体験版 前編
何か、特別なキッカケがあった訳ではない。
普通に生きてきたつもりだ。人並みに生きて、善き人であった父の背を見て育ち、その思いを挫かれぬまま、今の今まで時が流れていただけのこと。
ただ、それでも何か一つ。ソレを志したキッカケ、と呼べるものがあるとすれば。
「将来の夢かぁ……。浩介は何にするの?」
隣の席に座る、幼馴染みの少女の問いに、「あー」と間を持たせながら考える。
「消防士か警察官。自衛隊でもいいかもしれない」
「そっか! お父さんが警察さんだもんね。
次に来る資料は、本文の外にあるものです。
[src/flat_wrapper.sv]
// flat-port wrapper written by rule: the top's interface ports become plain ports
module uart_tx_scheduler_flat import uart_pkg::*;
#(
  parameter int NUM_REQ        = NUM_REQ_DEFAULT,
  parameter int GAP_CYCLES     = 2,
  parameter int TIMEOUT_CYCLES = 32
)
  (clk, reset_n, bus_i_req_valid, bus_i_req_data, bus_i_tx_done, bus_i_tx_active, bus_o_req_ack, bus_o_req_done, bus_o_err, bus_o_tx_byte, bus_o_tx_ready, bus_o_grant_id, bus_o_busy, bus_o_state);
  uart_tx_scheduler_if #(.NUM_REQ(NUM_REQ)) bus_i ();
  input  logic clk;
  input  logic reset_n;
  input wire logic [$bits(bus_i.i_req_valid)-1:0] bus_i_req_valid;
  input wire logic [$bits(bus_i.i_req_data)-1:0] bus_i_req_data;
  input wire logic [$bits(bus_i.i_tx_done)-1:0] bus_i_tx_done;
  input wire logic [$bits(bus_i.i_tx_active)-1:0] bus_i_tx_active;
  output wire logic [$bits(bus_i.o_req_ack)-1:0] bus_o_req_ack;
  output wire logic [$bits(bus_i.o_req_done)-1:0] bus_o_req_done;
  output wire logic [$bits(bus_i.o_err)-1:0] bus_o_err;
  output wire logic [$bits(bus_i.o_tx_byte)-1:0] bus_o_tx_byte;
  output wire logic [$bits(bus_i.o_tx_ready)-1:0] bus_o_tx_ready;
  output wire logic [$bits(bus_i.o_grant_id)-1:0] bus_o_grant_id;
  output wire logic [$bits(bus_i.o_busy)-1:0] bus_o_busy;
  output wire logic [$bits(bus_i.o_state)-1:0] bus_o_state;
  assign bus_i.i_req_valid = bus_i_req_valid;
  assign bus_i.i_req_data = bus_i_req_data;
  assign bus_i.i_tx_done = bus_i_tx_done;
  assign bus_i.i_tx_active = bus_i_tx_active;
  assign bus_o_req_ack = bus_i.o_req_ack;
  assign bus_o_req_done = bus_i.o_req_done;
  assign bus_o_err = bus_i.o_err;
  assign bus_o_tx_byte = bus_i.o_tx_byte;
  assign bus_o_tx_ready = bus_i.o_tx_ready;
  assign bus_o_grant_id = bus_i.o_grant_id;
  assign bus_o_busy = bus_i.o_busy;
  assign bus_o_state = bus_i.o_state;
  uart_tx_scheduler #(.NUM_REQ(NUM_REQ), .GAP_CYCLES(GAP_CYCLES), .TIMEOUT_CYCLES(TIMEOUT_CYCLES)) u_core (.clk(clk), .reset_n(reset_n), .bus(bus_i));
endmodule
[config.mk]
export PLATFORM = sky130hd
export DESIGN_NAME = uart_tx_scheduler_flat
export DESIGN_NICKNAME = d
export VERILOG_FILES = /design/src/rtl/uart_pkg.sv /design/src/rtl/uart_tx_scheduler_if.sv /design/src/rtl/uart_rr_arbiter.sv /design/src/rtl/uart_tx_scheduler.sv /design/src/flat_wrapper.sv
export SDC_FILE = /design/constraint.sdc
export NUM_CORES = 1
export LEC_CHECK = 0
export ABC_CLOCK_PERIOD_IN_PS = 3700
export BUFFER_PORTS_ARGS = -buffer_cell sky130_fd_sc_hd__buf_2
export CAP_MARGIN = 5
export CORE_UTILIZATION = 45
export CTS_BUF_LIST = sky130_fd_sc_hd__clkbuf_4 sky130_fd_sc_hd__clkbuf_8
export DETAILED_ROUTE_END_ITERATION = 8
export PLACE_DENSITY_LB_ADDON = 0.1
export RECOVER_POWER = 50
export SYNTH_ARGS = -nofsm -noshare
export SYNTH_HDL_FRONTEND = slang
export SYNTH_HIERARCHICAL = 1
export SYNTH_SLANG_ARGS = --single-unit
[constraint.sdc]
create_clock -name clk -period 3.7 [get_ports clk]
set_input_delay 0.555 -clock clk [delete_from_list [all_inputs] [get_ports clk]]
set_output_delay 0.555 -clock clk [all_outputs]
set_load 0.03 [all_outputs]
やっぱり、憧れたりするものなのかな?」
無邪気に笑って、訊ねてくる。
いつもなら、一度の首肯で終わっていた話。
けれども、この時の俺は何故か、その続きまで口にした。
「確かに親父の影響はあるかもしれないけど」
父の背中の影響は、確かにある。警察官の仕事が何なのか、実際に現場を見たことはないけれど。世のため人のためにと働く父のようになりたいと、思ったことはあった。
「けど、それ以上になりたいんだ。正義の味方ってやつに」
最近は、テレビの中ですら聞くことは少ない言葉だ。
正しいことを為して、悪事を許さず、人を守る。そういったことを当たり前に行える、ヒーローみたいな人。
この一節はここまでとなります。